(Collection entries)
>>>

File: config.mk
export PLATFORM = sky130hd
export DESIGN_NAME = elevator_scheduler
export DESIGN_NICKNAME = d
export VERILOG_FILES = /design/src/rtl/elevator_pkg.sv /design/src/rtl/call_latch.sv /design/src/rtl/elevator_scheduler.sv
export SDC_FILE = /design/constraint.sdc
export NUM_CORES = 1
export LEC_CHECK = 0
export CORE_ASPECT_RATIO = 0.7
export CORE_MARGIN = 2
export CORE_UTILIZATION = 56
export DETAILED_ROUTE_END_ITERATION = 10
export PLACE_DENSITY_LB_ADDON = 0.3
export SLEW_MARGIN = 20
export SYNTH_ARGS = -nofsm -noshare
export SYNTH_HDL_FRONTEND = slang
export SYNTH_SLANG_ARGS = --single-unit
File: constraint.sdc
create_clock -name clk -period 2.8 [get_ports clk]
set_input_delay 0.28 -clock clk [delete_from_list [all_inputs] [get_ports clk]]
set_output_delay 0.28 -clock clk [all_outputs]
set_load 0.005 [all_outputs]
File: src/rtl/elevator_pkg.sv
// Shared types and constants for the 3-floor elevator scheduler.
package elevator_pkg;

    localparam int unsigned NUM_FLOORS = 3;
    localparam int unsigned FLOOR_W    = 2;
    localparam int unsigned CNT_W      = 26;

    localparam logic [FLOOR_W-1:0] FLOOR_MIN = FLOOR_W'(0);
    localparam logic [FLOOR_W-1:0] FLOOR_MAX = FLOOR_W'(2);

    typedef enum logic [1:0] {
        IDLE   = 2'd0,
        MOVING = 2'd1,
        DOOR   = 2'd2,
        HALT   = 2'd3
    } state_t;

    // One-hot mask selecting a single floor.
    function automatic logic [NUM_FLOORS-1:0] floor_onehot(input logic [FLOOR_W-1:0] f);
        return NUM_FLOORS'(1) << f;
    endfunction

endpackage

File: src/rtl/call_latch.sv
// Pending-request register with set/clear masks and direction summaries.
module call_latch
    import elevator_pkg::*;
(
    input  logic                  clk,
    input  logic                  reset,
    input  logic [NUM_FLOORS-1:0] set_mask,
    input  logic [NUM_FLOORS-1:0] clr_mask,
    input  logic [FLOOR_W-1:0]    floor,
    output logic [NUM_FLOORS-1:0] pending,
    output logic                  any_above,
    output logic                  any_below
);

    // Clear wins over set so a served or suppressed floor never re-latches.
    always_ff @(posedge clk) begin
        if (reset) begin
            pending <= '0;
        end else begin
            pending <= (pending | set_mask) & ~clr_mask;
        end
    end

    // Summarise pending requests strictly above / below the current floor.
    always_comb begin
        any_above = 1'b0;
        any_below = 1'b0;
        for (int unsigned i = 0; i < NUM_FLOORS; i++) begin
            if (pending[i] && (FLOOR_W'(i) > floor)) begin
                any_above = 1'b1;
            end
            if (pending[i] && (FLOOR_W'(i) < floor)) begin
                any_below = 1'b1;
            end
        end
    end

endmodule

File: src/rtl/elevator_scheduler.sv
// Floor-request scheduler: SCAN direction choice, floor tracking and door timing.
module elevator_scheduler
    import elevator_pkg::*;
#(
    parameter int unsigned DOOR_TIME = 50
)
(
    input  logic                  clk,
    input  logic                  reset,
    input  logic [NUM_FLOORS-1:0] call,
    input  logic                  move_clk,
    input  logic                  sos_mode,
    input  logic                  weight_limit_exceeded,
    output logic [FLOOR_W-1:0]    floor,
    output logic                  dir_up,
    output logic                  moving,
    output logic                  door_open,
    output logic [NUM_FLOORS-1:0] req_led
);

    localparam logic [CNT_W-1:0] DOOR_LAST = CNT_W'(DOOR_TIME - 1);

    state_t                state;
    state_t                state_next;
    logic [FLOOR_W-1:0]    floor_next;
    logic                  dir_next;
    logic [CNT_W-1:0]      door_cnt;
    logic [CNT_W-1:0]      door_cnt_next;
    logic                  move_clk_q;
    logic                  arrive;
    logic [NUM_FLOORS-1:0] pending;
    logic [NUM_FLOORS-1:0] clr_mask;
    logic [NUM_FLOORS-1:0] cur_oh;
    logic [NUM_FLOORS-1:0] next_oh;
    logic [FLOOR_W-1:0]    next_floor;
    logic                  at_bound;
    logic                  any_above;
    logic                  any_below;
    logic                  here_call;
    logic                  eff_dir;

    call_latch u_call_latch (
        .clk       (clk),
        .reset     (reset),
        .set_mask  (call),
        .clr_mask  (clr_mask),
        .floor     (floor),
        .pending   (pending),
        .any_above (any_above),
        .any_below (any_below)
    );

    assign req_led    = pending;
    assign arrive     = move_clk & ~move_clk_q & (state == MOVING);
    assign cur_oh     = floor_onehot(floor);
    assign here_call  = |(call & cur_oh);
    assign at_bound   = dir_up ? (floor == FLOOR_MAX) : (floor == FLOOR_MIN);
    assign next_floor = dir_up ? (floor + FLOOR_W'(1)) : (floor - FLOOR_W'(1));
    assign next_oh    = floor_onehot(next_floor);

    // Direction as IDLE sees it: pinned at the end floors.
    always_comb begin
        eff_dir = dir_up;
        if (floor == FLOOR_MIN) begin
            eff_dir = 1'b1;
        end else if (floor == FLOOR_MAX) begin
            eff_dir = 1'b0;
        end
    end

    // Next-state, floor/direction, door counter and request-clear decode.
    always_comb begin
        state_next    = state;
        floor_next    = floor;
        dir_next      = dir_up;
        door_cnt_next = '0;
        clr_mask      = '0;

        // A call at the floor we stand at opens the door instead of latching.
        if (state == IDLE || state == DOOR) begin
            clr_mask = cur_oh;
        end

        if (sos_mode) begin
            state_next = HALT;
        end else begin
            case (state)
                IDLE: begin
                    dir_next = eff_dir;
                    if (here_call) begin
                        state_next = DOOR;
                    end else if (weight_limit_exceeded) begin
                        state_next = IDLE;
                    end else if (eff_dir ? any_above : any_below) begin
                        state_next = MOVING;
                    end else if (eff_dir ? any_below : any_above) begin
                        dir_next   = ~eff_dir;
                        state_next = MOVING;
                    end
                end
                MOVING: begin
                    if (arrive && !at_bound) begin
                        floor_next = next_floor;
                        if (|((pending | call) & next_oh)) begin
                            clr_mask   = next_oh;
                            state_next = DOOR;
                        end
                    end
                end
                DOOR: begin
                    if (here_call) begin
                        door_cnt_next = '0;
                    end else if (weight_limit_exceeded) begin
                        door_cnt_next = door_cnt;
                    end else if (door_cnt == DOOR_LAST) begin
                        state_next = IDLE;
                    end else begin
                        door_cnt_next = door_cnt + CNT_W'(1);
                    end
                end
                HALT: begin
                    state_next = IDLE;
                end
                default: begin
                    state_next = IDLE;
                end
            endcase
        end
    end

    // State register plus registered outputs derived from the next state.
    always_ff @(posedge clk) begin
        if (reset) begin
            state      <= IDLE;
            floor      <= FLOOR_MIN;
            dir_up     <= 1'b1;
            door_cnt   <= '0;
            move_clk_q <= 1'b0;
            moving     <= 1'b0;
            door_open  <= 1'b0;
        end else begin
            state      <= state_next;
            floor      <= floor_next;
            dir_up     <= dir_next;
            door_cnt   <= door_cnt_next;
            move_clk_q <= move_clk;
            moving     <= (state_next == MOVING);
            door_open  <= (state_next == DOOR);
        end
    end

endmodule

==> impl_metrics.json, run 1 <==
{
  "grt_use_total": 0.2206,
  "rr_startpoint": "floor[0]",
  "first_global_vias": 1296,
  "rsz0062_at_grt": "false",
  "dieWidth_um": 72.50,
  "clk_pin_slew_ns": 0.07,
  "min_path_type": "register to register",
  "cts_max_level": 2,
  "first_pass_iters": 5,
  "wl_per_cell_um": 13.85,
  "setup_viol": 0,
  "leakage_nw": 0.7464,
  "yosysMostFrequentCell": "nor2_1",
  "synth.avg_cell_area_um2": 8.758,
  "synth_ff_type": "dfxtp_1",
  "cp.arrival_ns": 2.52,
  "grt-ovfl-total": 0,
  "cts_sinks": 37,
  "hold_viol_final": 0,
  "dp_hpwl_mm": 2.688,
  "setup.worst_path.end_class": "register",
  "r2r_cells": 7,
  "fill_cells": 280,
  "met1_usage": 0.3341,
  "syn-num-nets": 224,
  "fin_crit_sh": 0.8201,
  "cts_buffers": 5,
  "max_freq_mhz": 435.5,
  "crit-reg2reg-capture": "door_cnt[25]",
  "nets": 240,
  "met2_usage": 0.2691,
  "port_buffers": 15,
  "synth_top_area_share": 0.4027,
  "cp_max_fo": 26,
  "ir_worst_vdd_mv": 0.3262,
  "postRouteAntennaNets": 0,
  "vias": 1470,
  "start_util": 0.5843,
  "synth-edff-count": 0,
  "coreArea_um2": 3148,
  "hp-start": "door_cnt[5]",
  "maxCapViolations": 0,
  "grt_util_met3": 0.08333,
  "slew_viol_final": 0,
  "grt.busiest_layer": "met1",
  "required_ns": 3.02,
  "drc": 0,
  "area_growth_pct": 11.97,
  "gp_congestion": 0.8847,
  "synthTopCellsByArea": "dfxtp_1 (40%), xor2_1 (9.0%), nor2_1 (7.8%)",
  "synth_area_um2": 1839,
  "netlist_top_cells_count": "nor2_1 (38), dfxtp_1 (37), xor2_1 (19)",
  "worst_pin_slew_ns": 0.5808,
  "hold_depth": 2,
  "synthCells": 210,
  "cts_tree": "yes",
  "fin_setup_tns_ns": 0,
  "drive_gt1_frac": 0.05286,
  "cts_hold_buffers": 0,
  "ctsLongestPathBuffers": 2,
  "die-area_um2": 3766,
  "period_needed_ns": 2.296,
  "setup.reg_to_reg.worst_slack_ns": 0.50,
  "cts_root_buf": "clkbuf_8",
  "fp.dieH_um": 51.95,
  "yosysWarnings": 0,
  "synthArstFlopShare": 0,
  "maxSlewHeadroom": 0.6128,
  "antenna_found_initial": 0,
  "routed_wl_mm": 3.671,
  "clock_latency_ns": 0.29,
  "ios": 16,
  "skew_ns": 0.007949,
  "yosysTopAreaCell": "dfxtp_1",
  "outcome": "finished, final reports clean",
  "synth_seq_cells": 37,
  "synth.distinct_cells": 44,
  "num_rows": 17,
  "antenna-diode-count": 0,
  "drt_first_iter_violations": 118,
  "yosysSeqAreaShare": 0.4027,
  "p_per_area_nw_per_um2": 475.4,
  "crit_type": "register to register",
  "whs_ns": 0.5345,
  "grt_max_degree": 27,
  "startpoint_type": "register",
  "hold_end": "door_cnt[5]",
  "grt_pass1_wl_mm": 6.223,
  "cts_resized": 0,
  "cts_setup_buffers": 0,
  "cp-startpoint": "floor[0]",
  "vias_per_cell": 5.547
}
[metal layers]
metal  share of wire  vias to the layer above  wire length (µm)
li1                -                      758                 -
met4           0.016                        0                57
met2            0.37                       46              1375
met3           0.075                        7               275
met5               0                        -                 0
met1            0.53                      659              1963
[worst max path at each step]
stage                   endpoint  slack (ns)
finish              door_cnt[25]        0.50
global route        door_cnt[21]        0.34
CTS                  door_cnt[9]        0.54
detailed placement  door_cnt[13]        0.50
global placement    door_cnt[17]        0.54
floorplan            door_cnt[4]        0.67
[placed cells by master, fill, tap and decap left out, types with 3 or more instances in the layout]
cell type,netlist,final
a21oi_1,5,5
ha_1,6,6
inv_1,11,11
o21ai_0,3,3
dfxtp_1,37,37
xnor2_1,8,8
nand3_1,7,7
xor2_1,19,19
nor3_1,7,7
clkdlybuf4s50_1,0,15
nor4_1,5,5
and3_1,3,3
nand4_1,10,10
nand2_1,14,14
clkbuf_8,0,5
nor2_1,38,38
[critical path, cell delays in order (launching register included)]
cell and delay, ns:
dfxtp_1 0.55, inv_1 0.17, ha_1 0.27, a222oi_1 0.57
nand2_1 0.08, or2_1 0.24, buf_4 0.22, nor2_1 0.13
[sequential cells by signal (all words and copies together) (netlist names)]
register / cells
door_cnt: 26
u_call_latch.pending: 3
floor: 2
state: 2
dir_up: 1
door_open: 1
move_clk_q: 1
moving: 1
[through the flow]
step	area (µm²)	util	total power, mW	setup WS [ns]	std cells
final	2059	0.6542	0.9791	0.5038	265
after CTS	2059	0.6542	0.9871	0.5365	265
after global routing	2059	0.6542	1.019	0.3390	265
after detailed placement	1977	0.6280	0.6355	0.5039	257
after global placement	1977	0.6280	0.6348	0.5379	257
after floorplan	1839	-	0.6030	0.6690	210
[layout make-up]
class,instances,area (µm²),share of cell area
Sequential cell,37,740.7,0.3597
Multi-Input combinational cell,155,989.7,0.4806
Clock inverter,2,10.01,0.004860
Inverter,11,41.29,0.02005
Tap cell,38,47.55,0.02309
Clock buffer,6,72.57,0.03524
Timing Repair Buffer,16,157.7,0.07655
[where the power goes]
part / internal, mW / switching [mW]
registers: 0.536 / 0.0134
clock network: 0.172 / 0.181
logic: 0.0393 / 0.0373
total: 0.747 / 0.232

<<<
>>>

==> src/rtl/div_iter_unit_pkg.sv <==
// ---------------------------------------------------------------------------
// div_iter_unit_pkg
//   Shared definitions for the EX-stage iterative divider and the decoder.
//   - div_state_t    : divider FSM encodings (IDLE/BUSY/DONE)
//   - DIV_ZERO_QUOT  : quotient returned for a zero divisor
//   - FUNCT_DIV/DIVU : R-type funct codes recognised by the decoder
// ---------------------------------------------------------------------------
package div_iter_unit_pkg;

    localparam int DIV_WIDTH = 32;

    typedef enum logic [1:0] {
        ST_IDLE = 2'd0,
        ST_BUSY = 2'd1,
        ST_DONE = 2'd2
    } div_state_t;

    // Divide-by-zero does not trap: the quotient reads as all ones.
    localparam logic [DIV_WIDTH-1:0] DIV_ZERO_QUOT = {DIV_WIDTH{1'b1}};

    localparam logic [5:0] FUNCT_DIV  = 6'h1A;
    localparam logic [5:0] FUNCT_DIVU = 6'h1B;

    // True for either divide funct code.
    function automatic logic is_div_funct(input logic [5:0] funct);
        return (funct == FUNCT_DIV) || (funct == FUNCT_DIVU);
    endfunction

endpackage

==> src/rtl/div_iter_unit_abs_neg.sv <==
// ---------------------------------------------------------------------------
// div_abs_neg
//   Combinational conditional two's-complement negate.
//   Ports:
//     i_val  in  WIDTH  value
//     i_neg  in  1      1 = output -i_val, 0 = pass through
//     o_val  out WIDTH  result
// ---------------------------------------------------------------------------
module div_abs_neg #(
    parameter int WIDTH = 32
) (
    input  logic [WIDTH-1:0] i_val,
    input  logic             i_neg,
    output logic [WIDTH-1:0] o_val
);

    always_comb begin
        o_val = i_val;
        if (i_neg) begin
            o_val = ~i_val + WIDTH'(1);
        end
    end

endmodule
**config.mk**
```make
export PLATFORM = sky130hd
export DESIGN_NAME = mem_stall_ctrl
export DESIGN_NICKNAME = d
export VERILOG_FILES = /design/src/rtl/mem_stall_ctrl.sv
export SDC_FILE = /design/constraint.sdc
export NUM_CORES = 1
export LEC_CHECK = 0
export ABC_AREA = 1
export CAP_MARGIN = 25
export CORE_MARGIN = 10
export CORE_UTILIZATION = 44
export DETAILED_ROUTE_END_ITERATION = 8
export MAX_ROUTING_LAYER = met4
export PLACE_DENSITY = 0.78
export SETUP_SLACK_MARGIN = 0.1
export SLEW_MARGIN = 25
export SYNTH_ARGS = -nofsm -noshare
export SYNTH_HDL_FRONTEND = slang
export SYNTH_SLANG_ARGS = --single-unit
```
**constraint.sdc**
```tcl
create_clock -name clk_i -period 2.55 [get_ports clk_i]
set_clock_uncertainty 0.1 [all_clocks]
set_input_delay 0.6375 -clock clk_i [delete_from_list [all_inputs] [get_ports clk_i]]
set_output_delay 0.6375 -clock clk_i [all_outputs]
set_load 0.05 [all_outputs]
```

<<<

--- Problem ---
Above are the entries. Copy exactly the part that opens with the line containing "[through the flow]" and closes with the line containing "total: 0.747 / 0.232", and no more.

--- Exercise answer ---
[through the flow]
step	area (µm²)	util	total power, mW	setup WS [ns]	std cells
final	2059	0.6542	0.9791	0.5038	265
after CTS	2059	0.6542	0.9871	0.5365	265
after global routing	2059	0.6542	1.019	0.3390	265
after detailed placement	1977	0.6280	0.6355	0.5039	257
after global placement	1977	0.6280	0.6348	0.5379	257
after floorplan	1839	-	0.6030	0.6690	210
[layout make-up]
class,instances,area (µm²),share of cell area
Sequential cell,37,740.7,0.3597
Multi-Input combinational cell,155,989.7,0.4806
Clock inverter,2,10.01,0.004860
Inverter,11,41.29,0.02005
Tap cell,38,47.55,0.02309
Clock buffer,6,72.57,0.03524
Timing Repair Buffer,16,157.7,0.07655
[where the power goes]
part / internal, mW / switching [mW]
registers: 0.536 / 0.0134
clock network: 0.172 / 0.181
logic: 0.0393 / 0.0373
total: 0.747 / 0.232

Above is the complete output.